= TASK TO CARRY OUT =
Filter the records below for the word "quotient". Keep each line that has it.

------ RECORDS TO USE ------

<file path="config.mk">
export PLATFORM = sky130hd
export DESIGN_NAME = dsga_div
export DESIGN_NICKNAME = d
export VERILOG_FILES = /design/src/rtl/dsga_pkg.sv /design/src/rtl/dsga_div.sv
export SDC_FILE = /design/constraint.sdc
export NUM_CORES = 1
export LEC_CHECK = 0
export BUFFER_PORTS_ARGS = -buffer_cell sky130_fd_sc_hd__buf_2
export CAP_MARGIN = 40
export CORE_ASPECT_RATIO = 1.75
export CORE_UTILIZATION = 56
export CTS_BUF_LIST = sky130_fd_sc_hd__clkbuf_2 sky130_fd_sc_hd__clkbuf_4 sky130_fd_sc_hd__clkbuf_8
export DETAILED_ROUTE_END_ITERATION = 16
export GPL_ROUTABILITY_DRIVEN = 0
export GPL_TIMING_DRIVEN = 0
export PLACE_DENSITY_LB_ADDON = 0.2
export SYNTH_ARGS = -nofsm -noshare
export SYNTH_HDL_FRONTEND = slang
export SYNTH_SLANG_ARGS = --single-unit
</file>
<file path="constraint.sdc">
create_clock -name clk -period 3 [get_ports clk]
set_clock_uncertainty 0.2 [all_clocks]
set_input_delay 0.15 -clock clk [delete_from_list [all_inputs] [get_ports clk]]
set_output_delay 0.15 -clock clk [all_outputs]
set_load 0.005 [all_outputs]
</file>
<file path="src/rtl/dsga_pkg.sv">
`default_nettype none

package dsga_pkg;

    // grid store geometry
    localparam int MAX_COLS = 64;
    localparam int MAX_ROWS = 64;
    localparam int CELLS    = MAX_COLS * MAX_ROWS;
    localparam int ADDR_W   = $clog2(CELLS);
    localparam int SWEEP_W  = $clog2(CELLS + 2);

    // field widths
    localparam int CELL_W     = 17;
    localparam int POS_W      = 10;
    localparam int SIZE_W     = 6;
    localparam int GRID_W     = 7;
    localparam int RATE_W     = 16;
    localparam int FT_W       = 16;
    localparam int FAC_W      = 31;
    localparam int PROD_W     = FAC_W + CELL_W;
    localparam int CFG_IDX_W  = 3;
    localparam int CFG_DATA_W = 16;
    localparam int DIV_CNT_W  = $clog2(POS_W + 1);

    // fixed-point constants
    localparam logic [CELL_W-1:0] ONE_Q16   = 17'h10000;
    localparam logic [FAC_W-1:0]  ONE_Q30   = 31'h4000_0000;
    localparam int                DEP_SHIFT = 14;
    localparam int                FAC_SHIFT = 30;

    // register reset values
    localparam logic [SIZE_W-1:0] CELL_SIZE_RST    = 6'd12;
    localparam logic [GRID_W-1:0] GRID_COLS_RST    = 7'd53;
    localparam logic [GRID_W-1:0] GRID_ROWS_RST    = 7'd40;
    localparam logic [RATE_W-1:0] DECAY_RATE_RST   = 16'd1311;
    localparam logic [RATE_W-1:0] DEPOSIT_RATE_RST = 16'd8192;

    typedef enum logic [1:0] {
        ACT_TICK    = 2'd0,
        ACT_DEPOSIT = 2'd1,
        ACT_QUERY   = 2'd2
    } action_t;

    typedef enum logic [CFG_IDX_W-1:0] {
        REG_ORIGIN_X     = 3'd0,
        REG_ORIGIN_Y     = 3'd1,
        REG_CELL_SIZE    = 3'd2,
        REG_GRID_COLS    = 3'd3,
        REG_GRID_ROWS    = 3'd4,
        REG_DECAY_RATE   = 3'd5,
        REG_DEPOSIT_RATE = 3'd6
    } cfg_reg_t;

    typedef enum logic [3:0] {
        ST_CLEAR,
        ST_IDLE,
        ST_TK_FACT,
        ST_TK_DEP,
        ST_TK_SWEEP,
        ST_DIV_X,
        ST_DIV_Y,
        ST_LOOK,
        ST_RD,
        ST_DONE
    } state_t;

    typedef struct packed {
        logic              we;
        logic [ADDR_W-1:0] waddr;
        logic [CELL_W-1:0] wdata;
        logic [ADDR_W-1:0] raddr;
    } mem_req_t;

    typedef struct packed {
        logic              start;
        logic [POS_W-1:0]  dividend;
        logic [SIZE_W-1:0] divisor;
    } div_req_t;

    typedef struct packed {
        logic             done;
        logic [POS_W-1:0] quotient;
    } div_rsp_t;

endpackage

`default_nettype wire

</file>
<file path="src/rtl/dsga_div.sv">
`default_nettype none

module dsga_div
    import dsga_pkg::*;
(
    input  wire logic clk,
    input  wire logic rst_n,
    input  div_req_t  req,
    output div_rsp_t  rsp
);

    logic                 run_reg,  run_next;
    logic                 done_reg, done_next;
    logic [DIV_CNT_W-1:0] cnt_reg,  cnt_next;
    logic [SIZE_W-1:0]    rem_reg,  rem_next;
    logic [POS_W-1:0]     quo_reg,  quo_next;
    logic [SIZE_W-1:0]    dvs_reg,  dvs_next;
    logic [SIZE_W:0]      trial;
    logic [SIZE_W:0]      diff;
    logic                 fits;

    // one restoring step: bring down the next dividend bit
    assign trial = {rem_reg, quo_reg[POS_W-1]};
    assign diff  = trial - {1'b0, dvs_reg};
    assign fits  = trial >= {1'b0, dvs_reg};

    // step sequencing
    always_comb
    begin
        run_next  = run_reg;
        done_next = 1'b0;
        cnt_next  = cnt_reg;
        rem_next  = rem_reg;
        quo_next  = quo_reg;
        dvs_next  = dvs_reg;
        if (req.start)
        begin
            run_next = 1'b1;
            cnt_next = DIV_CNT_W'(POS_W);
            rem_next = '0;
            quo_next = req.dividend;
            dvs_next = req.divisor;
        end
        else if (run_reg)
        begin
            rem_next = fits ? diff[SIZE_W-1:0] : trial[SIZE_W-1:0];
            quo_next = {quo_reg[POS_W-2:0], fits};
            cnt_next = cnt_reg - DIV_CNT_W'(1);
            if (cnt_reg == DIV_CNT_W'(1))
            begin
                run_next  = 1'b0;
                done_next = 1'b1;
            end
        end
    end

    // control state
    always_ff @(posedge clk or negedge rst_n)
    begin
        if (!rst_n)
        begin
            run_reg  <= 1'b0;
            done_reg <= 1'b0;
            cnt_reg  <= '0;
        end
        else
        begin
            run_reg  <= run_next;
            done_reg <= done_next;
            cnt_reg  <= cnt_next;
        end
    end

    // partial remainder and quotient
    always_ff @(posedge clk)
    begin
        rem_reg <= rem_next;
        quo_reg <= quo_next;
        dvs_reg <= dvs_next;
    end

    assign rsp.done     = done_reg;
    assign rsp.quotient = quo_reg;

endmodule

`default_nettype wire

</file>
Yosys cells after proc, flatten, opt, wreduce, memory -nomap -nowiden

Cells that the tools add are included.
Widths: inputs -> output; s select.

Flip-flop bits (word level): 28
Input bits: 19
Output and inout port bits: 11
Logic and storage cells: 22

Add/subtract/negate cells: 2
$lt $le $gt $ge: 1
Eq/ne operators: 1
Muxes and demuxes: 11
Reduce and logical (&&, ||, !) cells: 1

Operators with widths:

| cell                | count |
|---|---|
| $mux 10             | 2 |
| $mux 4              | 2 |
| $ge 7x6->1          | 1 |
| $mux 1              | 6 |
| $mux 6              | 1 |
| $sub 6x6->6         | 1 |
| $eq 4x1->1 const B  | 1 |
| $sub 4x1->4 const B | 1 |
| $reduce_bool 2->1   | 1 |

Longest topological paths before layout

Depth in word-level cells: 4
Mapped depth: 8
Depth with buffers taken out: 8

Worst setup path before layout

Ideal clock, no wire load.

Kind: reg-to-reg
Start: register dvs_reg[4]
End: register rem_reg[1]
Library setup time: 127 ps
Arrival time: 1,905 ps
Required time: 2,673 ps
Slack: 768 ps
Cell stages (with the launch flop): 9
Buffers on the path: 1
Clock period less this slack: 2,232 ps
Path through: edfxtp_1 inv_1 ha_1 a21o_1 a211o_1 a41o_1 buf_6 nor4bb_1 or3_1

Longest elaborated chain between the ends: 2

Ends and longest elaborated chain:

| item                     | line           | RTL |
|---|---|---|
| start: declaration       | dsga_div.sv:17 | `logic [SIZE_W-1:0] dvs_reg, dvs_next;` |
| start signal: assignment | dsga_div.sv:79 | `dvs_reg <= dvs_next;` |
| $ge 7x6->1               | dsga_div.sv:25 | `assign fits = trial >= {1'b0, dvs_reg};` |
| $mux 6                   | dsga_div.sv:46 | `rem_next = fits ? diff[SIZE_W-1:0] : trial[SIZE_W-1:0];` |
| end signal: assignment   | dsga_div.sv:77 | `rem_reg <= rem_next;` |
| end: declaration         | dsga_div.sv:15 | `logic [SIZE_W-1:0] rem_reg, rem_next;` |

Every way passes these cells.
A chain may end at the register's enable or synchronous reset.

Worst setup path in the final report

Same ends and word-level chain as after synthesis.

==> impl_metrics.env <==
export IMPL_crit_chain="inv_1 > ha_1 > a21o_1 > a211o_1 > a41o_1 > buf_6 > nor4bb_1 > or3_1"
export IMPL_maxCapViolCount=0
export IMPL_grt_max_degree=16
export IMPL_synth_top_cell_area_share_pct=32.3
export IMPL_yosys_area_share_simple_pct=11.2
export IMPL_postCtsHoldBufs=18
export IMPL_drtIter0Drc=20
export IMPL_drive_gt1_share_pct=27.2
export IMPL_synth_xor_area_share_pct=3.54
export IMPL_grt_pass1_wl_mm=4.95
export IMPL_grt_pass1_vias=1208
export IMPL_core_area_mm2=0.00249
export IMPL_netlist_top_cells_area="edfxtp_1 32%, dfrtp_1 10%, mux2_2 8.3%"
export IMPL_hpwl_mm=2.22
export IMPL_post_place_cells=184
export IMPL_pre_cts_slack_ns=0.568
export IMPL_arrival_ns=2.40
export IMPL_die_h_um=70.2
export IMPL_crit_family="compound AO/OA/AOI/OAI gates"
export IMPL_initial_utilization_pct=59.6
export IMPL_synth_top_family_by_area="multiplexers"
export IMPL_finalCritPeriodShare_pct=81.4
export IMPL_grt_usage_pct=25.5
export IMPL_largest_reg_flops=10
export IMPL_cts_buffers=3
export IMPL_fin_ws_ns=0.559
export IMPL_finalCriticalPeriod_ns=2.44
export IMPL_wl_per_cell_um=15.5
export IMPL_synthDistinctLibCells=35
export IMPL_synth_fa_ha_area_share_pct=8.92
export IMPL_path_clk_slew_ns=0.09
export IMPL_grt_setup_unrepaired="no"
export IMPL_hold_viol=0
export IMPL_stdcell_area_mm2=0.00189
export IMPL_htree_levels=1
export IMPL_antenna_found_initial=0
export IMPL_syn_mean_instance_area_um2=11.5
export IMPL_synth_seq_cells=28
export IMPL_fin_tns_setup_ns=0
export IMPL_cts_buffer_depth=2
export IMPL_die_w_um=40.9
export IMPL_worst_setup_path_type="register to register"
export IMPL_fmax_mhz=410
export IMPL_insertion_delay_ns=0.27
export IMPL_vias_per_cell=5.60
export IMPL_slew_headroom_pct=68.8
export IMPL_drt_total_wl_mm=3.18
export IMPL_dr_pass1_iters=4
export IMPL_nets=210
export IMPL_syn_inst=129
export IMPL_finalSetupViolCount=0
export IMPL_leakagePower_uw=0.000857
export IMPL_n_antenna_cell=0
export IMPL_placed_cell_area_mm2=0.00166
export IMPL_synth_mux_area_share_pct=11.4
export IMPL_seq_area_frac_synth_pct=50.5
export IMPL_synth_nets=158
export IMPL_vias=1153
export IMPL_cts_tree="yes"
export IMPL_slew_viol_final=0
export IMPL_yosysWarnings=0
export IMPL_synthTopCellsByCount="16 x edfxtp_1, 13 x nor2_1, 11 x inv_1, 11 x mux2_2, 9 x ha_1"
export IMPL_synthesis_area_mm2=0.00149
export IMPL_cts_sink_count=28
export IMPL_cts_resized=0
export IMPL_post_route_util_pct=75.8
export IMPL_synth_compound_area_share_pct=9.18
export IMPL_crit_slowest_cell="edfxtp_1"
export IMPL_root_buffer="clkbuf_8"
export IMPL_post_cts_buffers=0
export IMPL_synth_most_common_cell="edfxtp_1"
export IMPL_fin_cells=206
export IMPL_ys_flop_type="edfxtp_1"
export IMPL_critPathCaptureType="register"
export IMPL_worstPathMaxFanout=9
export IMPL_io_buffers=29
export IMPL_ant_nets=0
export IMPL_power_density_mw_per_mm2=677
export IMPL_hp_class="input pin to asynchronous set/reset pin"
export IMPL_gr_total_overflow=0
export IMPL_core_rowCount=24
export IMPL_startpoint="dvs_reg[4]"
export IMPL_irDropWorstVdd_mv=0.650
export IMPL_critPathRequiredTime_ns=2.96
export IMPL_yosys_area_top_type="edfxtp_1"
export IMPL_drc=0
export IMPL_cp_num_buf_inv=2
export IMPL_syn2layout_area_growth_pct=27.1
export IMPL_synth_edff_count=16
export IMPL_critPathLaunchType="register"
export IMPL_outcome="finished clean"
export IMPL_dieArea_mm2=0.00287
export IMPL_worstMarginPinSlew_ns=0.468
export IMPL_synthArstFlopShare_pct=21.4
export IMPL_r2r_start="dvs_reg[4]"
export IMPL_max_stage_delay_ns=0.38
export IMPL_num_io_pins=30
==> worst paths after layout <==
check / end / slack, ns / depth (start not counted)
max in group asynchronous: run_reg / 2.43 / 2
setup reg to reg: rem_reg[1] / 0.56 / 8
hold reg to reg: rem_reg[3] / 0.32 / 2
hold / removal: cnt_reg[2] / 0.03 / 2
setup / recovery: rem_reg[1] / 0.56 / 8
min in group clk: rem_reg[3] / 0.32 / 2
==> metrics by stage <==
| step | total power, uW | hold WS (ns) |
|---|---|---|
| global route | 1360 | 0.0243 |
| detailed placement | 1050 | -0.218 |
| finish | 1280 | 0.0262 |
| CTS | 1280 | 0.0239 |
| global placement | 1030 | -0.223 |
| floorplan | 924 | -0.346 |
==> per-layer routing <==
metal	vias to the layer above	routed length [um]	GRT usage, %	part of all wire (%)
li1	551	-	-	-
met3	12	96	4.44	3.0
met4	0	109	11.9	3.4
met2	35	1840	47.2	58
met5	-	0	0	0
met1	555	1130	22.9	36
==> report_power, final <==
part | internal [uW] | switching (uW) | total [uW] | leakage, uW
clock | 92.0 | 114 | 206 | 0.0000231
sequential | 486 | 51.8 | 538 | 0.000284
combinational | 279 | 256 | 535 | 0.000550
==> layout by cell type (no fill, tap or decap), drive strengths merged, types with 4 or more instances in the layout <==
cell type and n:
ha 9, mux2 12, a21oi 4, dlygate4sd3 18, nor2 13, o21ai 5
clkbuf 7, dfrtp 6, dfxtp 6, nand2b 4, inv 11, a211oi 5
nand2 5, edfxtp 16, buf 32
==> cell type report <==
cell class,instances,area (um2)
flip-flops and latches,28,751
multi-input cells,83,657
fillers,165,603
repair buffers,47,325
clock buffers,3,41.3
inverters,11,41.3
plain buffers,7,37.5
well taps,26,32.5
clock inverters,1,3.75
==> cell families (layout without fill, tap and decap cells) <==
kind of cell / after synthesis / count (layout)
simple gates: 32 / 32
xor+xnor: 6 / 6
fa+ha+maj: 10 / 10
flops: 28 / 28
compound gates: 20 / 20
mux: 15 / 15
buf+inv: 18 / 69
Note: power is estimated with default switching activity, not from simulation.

------
------ RECORDS TO USE ------

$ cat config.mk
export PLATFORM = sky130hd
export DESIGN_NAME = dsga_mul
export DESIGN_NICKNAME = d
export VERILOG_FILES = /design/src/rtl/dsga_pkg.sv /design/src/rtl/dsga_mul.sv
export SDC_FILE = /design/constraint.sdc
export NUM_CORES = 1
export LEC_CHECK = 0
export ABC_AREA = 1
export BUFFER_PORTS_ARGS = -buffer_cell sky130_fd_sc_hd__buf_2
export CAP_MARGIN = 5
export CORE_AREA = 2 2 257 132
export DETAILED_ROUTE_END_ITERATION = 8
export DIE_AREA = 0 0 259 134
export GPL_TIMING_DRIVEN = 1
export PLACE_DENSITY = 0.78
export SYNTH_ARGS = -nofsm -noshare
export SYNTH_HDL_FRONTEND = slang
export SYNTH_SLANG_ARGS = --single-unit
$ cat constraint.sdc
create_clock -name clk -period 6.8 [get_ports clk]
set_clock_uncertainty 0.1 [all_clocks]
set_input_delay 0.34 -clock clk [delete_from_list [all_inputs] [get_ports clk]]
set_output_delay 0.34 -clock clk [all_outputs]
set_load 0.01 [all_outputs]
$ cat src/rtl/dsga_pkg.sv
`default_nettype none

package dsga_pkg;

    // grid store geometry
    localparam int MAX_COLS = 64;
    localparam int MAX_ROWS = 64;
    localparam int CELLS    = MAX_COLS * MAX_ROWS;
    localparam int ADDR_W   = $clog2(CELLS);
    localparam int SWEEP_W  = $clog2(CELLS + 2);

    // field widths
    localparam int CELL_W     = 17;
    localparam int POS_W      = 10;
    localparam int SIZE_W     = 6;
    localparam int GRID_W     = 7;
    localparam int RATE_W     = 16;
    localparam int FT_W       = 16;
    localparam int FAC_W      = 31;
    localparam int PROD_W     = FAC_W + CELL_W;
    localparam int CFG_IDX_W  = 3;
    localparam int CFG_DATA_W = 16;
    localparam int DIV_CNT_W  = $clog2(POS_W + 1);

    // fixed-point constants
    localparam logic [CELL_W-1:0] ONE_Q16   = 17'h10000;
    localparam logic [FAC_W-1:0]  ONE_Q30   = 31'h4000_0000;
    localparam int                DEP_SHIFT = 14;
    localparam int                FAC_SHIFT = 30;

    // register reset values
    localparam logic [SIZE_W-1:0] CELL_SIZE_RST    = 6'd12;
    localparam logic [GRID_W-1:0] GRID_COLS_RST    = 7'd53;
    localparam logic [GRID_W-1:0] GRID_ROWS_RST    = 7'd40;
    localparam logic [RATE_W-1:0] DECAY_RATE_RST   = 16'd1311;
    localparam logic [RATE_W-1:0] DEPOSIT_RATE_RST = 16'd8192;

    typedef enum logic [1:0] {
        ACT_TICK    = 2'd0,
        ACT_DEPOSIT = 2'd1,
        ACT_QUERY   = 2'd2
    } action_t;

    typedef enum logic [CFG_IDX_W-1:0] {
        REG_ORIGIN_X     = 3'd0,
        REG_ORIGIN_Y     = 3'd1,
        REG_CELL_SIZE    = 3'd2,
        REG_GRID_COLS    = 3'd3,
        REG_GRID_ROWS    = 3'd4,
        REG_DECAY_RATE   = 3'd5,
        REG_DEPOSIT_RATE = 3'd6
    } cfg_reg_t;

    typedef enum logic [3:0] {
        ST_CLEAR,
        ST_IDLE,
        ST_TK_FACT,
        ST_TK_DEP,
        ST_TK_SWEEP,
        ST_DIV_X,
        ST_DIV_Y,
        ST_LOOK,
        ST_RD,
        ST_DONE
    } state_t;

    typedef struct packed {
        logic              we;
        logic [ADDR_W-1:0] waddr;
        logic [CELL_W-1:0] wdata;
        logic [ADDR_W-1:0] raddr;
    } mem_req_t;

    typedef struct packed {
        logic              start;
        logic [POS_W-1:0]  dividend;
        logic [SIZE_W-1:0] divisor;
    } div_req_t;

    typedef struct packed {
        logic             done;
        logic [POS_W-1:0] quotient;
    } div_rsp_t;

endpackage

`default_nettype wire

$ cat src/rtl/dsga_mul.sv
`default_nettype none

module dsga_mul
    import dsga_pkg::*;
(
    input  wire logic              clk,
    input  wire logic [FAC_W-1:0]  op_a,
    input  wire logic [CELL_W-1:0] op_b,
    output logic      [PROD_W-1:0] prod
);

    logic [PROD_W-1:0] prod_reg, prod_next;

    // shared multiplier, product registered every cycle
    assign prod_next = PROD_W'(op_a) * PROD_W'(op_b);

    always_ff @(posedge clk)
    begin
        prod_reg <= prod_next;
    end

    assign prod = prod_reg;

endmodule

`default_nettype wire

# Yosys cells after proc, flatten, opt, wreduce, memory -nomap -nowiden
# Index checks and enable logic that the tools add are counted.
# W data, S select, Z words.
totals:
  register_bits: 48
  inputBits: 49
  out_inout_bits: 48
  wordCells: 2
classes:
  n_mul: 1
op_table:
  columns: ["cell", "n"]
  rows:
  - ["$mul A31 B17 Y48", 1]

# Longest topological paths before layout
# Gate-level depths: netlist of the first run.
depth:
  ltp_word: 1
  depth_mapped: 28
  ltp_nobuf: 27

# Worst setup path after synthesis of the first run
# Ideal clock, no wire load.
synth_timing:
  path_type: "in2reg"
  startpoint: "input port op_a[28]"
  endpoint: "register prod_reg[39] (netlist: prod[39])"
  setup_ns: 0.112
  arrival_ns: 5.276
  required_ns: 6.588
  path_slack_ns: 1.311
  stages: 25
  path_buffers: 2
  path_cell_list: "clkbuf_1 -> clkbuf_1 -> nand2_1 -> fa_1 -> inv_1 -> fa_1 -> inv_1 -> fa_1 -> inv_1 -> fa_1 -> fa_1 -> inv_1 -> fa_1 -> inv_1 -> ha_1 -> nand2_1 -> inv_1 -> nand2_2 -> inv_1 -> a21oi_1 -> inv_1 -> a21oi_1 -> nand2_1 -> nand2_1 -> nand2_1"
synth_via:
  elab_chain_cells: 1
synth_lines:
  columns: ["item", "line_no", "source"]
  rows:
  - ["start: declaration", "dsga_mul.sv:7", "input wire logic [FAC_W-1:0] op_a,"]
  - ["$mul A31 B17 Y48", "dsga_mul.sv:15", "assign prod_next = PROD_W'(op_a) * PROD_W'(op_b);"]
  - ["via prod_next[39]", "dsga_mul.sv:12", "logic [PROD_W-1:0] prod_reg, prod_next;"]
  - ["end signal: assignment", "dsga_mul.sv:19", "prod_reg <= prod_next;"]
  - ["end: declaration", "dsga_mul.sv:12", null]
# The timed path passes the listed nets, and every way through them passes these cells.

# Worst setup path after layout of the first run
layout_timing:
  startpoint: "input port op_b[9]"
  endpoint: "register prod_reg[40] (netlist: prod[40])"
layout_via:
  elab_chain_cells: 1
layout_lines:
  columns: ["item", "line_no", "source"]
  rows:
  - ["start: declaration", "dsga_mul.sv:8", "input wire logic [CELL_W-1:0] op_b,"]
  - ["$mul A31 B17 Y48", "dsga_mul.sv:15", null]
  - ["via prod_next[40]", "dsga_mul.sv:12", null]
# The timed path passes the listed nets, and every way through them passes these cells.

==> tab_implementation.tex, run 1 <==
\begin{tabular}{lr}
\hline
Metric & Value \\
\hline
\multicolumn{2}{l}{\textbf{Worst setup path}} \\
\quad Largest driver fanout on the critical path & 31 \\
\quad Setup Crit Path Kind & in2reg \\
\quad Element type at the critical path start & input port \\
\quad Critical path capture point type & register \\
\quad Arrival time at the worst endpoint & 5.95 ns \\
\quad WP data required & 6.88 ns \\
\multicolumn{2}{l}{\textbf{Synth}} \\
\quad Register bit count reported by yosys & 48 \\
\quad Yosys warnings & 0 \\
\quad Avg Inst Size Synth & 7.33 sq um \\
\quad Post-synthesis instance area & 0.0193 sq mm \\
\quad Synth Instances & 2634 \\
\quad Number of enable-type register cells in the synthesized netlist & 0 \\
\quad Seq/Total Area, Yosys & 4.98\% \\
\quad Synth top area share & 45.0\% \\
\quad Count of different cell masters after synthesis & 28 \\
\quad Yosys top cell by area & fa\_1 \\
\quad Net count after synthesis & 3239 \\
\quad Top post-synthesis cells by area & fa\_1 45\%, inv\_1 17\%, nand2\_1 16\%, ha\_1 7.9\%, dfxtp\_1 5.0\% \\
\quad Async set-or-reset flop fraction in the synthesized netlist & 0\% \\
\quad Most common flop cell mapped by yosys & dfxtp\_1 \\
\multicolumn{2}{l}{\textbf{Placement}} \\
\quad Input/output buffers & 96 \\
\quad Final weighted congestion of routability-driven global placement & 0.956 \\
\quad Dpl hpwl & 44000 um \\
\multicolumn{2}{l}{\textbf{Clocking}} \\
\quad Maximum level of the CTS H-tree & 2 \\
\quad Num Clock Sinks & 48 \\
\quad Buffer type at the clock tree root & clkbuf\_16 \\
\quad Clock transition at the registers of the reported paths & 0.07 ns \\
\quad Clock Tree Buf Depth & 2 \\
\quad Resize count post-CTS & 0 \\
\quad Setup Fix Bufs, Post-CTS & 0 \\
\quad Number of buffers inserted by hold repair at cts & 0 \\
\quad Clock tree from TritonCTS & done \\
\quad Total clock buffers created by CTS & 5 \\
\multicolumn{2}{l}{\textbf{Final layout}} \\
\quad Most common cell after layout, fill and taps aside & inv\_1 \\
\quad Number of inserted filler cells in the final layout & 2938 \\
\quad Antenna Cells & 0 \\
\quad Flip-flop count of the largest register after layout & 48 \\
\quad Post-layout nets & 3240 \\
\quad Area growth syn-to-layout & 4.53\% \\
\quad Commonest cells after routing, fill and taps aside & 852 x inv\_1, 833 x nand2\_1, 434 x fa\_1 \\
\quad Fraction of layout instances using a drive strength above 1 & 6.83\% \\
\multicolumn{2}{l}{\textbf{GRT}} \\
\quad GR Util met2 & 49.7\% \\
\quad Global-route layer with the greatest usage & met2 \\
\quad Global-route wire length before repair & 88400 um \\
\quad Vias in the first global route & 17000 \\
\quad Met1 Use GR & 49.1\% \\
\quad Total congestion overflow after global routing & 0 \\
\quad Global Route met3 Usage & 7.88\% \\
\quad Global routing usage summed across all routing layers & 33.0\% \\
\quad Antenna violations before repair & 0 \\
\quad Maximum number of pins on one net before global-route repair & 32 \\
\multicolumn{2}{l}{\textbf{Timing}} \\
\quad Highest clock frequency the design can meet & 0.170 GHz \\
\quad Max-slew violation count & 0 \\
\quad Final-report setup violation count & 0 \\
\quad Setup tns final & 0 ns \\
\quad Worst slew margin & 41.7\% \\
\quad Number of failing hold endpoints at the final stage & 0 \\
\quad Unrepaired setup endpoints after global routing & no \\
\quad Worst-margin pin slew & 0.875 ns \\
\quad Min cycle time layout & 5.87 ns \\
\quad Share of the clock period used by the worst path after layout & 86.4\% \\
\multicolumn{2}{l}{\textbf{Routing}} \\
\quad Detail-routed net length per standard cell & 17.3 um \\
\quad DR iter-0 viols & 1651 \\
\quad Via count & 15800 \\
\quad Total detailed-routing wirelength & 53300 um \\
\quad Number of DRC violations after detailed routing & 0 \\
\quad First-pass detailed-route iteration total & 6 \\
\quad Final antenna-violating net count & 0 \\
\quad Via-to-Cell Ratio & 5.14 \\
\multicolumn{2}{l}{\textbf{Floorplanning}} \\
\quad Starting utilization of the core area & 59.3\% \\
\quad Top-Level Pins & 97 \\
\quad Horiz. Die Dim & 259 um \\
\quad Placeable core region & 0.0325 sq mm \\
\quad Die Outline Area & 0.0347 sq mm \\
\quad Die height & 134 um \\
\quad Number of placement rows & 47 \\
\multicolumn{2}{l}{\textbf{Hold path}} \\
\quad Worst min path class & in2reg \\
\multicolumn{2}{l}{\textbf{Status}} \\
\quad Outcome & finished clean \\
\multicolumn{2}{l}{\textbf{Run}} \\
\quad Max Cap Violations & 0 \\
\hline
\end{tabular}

------

= OUTPUT OF THE EXERCISE =
        logic [POS_W-1:0] quotient;
    // partial remainder and quotient
    assign rsp.quotient = quo_reg;
        logic [POS_W-1:0] quotient;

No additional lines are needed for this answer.